Exercise requirements. Copy, word for word, the lines of the entries below between the one with "22.1 | 45 |" and the one with "logic: 520 / 278 / 242", inclusive, and leave out everything else.

Dataset entries.
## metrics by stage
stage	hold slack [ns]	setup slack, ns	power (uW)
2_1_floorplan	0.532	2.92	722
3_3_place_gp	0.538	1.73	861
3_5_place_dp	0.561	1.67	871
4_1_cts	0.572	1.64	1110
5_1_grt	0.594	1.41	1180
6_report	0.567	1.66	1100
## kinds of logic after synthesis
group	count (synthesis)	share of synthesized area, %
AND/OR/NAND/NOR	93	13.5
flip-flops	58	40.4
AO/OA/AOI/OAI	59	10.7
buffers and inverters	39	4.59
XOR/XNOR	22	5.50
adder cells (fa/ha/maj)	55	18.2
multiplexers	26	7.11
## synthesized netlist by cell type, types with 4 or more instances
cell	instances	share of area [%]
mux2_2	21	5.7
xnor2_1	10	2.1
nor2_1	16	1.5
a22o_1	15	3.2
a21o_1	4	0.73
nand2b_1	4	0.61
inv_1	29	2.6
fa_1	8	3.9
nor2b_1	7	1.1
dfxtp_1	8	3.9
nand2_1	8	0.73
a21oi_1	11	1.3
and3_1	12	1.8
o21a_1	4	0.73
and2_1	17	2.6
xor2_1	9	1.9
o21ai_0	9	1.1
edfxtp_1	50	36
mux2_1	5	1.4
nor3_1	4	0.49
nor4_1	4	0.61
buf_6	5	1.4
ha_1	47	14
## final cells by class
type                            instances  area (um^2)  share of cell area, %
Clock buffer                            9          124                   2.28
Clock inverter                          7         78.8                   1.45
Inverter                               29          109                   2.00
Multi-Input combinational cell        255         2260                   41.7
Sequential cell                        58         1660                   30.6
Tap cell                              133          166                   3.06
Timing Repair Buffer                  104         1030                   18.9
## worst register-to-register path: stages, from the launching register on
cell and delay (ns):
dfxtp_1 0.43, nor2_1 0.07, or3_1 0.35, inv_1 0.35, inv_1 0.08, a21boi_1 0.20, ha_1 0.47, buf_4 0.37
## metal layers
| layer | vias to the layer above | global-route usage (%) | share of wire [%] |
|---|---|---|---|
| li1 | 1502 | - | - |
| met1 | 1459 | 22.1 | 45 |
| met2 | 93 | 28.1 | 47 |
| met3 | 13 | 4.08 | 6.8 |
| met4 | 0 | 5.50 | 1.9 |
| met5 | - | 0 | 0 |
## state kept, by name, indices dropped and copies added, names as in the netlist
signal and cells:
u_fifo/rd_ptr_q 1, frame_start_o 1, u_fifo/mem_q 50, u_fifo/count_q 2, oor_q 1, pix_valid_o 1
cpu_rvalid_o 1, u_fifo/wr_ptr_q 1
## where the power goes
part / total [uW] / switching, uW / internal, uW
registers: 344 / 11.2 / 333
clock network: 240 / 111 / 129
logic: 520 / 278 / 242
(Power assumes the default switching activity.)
==> config.mk <==
export PLATFORM = sky130hd
export DESIGN_NAME = spi_ll_arbiter
export DESIGN_NICKNAME = d
export VERILOG_FILES = /design/src/rtl/spi_ll_arbiter.sv
export SDC_FILE = /design/constraint.sdc
export NUM_CORES = 1
export LEC_CHECK = 0
export CAP_MARGIN = 20
export CORE_UTILIZATION = 40
export CTS_CLUSTER_SIZE = 30
export DETAILED_ROUTE_END_ITERATION = 10
export PLACE_DENSITY = 0.86
export SYNTH_ARGS = -nofsm -noshare
export SYNTH_HDL_FRONTEND = slang
export SYNTH_SLANG_ARGS = --single-unit
==> constraint.sdc <==
create_clock -name i_clk -period 6.97 [get_ports i_clk]
set_input_delay 1.394 -clock i_clk [delete_from_list [all_inputs] [get_ports i_clk]]
set_output_delay 1.394 -clock i_clk [all_outputs]
set_load 0.05 [all_outputs]
==> src/rtl/spi_ll_arbiter.sv <==
// rtl/spi_ll_arbiter.sv - round-robin owner arbiter sharing one SPI byte engine between NREQ requesters
//
// Grants the SPI byte stream to one requester for a whole transaction (i_req held high),
// masks everyone else with busy, routes returned bytes to the owner, and enforces an idle
// gap of GAP non-busy engine cycles before the grant is released.
//
// Optional watchdog: define ARB_TIMEOUT_EN to build it; otherwise o_timeout is tied low.
//
// Ports:
//   i_clk, i_reset      clock, synchronous active-high reset
//   i_req[NREQ]         per-requester ownership request
//   i_stb[NREQ]         per-requester byte strobe
//   i_byte[8*NREQ]      per-requester byte, requester k on [8k+7:8k]
//   o_busy[NREQ]        per-requester busy (inverse ready)
//   o_grant[NREQ]       one-hot-or-zero current owner
//   o_rxstb[NREQ]       per-requester received-byte strobe
//   o_rxbyte[8]         received byte, shared
//   o_ll_stb, o_ll_byte byte strobe/data to the SPI engine
//   i_ll_busy           SPI engine busy
//   i_ll_stb, i_ll_byte SPI engine received byte
//   o_timeout           one-cycle watchdog pulse
module spi_ll_arbiter #(
  parameter int NREQ    = 3,
  parameter int GAP     = 2,
  parameter int TIMEOUT = 4096
) (
  input  logic              i_clk,
  input  logic              i_reset,
  input  logic [NREQ-1:0]   i_req,
  input  logic [NREQ-1:0]   i_stb,
  input  logic [8*NREQ-1:0] i_byte,
  output logic [NREQ-1:0]   o_busy,
  output logic [NREQ-1:0]   o_grant,
  output logic [NREQ-1:0]   o_rxstb,
  output logic [7:0]        o_rxbyte,
  output logic              o_ll_stb,
  output logic [7:0]        o_ll_byte,
  input  logic              i_ll_busy,
  input  logic              i_ll_stb,
  input  logic [7:0]        i_ll_byte,
  output logic              o_timeout
);
  localparam int RRW = $clog2(NREQ);
  localparam int GW  = $clog2(GAP + 1) + 1;

  typedef enum logic [1:0] {IDLE, GRANTED, DRAIN} state_t;

  state_t          r_state, w_state_nxt;
  logic [NREQ-1:0] r_grant, w_grant_nxt;
  logic [RRW-1:0]  r_rr, w_rr_nxt;
  logic [RRW-1:0]  r_owner, w_owner_nxt;
  logic [GW-1:0]   r_gap, w_gap_nxt;
  logic [NREQ-1:0] w_req_m;
  logic [RRW-1:0]  w_pick;
  logic [RRW:0]    w_dist, w_best;
  logic            w_found;
  logic            w_owner_req;
  logic            w_owner_stb;
  logic            w_gap_done;
  logic            w_wd_hit;

  // Round-robin pick: the requesting index with the smallest distance (k - rr) mod NREQ.
  always_comb begin
    w_found = 1'b0;
    w_pick  = '0;
    w_best  = '1;
    w_dist  = '0;
    for (int k = 0; k < NREQ; k++) begin
      if (RRW'(k) >= r_rr) w_dist = (RRW+1)'(k) - {1'b0, r_rr};
      else                 w_dist = (RRW+1)'(k + NREQ) - {1'b0, r_rr};
      if (w_req_m[k] && (!w_found || (w_dist < w_best))) begin
        w_found = 1'b1;
        w_best  = w_dist;
        w_pick  = RRW'(k);
      end
    end
  end

  // Owner-side mux: request, strobe and byte of the granted index; busy to everyone else.
  always_comb begin
    w_owner_req = 1'b0;
    w_owner_stb = 1'b0;
    o_ll_byte   = 8'hff;
    o_busy      = '1;
    for (int k = 0; k < NREQ; k++) begin
      if (r_grant[k]) begin
        w_owner_req = i_req[k];
        w_owner_stb = i_stb[k];
        o_ll_byte   = i_byte[8*k +: 8];
        if (r_state == GRANTED) o_busy[k] = i_ll_busy;
      end
    end
  end

  assign o_ll_stb  = (r_state == GRANTED) && w_owner_stb;
  assign o_grant   = r_grant;
  assign o_rxstb   = r_grant & {NREQ{i_ll_stb}};
  assign o_rxbyte  = i_ll_byte;

  // The current DRAIN cycle is the GAP-th consecutive non-busy one.
  assign w_gap_done = !i_ll_busy && ((int'(r_gap) + 1) >= GAP);

  always_comb begin
    w_state_nxt = r_state;
    w_grant_nxt = r_grant;
    w_owner_nxt = r_owner;
    w_rr_nxt    = r_rr;
    w_gap_nxt   = '0;
    case (r_state)
      IDLE: begin
        if (w_found) begin
          w_state_nxt = GRANTED;
          w_grant_nxt = NREQ'(1) << w_pick;
          w_owner_nxt = w_pick;
        end
      end
      GRANTED: begin
        if (!w_owner_req || w_wd_hit) w_state_nxt = DRAIN;
      end
      DRAIN: begin
        if (w_gap_done) begin
          w_state_nxt = IDLE;
          w_grant_nxt = '0;
          w_rr_nxt    = (r_owner == RRW'(NREQ-1)) ? '0 : r_owner + 1'b1;
        end else if (!i_ll_busy) begin
          w_gap_nxt = r_gap + 1'b1;
        end
      end
      default: w_state_nxt = IDLE;
    endcase
  end

  always_ff @(posedge i_clk) begin
    if (i_reset) begin
      r_state <= IDLE;
      r_grant <= '0;
      r_rr    <= '0;
      r_owner <= '0;
      r_gap   <= '0;
    end else begin
      r_state <= w_state_nxt;
      r_grant <= w_grant_nxt;
      r_rr    <= w_rr_nxt;
      r_owner <= w_owner_nxt;
      r_gap   <= w_gap_nxt;
    end
  end

`ifdef ARB_TIMEOUT_EN
  localparam int WW = $clog2(TIMEOUT);

  logic [WW-1:0]   r_wd;
  logic [NREQ-1:0] r_mask;
  logic            r_timeout;
  logic            w_activity;

  assign w_activity = (o_ll_stb && !i_ll_busy) || i_ll_stb;
  // A requester that drops i_req on the limit cycle drains normally instead of timing out.
  assign w_wd_hit   = (r_state == GRANTED) && w_owner_req && !w_activity &&
                      (r_wd == WW'(TIMEOUT-1));
  assign w_req_m    = i_req & ~r_mask;
  assign o_timeout  = r_timeout;

  always_ff @(posedge i_clk) begin
    if (i_reset) begin
      r_wd      <= '0;
      r_mask    <= '0;
      r_timeout <= 1'b0;
    end else begin
      r_timeout <= w_wd_hit;
      if ((r_state != GRANTED) || w_activity || w_wd_hit) r_wd <= '0;
      else                                                r_wd <= r_wd + 1'b1;
      // Timed-out owner stays masked until its request is seen low.
      r_mask <= (r_mask | (w_wd_hit ? r_grant : '0)) & i_req;
    end
  end
`else
  assign w_wd_hit  = 1'b0;
  assign w_req_m   = i_req;
  assign o_timeout = 1'b0;
`endif

endmodule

Completed exercise.
| met1 | 1459 | 22.1 | 45 |
| met2 | 93 | 28.1 | 47 |
| met3 | 13 | 4.08 | 6.8 |
| met4 | 0 | 5.50 | 1.9 |
| met5 | - | 0 | 0 |
## state kept, by name, indices dropped and copies added, names as in the netlist
signal and cells:
u_fifo/rd_ptr_q 1, frame_start_o 1, u_fifo/mem_q 50, u_fifo/count_q 2, oor_q 1, pix_valid_o 1
cpu_rvalid_o 1, u_fifo/wr_ptr_q 1
## where the power goes
part / total [uW] / switching, uW / internal, uW
registers: 344 / 11.2 / 333
clock network: 240 / 111 / 129
logic: 520 / 278 / 242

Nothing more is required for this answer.